---- Data supplied
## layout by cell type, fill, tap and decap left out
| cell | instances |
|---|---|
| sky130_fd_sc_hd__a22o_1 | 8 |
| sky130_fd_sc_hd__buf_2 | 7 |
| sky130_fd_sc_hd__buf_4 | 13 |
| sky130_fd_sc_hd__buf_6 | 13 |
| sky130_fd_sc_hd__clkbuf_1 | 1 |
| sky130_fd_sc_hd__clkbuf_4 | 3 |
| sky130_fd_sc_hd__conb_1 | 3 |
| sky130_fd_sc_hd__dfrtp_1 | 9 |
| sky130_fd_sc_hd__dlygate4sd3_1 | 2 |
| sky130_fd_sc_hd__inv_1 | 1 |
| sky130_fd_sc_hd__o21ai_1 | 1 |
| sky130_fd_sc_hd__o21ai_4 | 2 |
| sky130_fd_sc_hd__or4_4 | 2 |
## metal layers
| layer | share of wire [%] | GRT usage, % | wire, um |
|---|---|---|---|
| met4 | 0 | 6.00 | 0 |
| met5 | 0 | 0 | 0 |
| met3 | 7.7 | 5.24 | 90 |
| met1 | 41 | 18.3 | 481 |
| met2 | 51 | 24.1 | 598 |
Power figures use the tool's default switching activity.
--------
▶ **The problem**
Every record needs to be reproduced exactly, with none skipped.

▶ **Task solution**
## layout by cell type, fill, tap and decap left out
| cell | instances |
|---|---|
| sky130_fd_sc_hd__a22o_1 | 8 |
| sky130_fd_sc_hd__buf_2 | 7 |
| sky130_fd_sc_hd__buf_4 | 13 |
| sky130_fd_sc_hd__buf_6 | 13 |
| sky130_fd_sc_hd__clkbuf_1 | 1 |
| sky130_fd_sc_hd__clkbuf_4 | 3 |
| sky130_fd_sc_hd__conb_1 | 3 |
| sky130_fd_sc_hd__dfrtp_1 | 9 |
| sky130_fd_sc_hd__dlygate4sd3_1 | 2 |
| sky130_fd_sc_hd__inv_1 | 1 |
| sky130_fd_sc_hd__o21ai_1 | 1 |
| sky130_fd_sc_hd__o21ai_4 | 2 |
| sky130_fd_sc_hd__or4_4 | 2 |
## metal layers
| layer | share of wire [%] | GRT usage, % | wire, um |
|---|---|---|---|
| met4 | 0 | 6.00 | 0 |
| met5 | 0 | 0 | 0 |
| met3 | 7.7 | 5.24 | 90 |
| met1 | 41 | 18.3 | 481 |
| met2 | 51 | 24.1 | 598 |
Power figures use the tool's default switching activity.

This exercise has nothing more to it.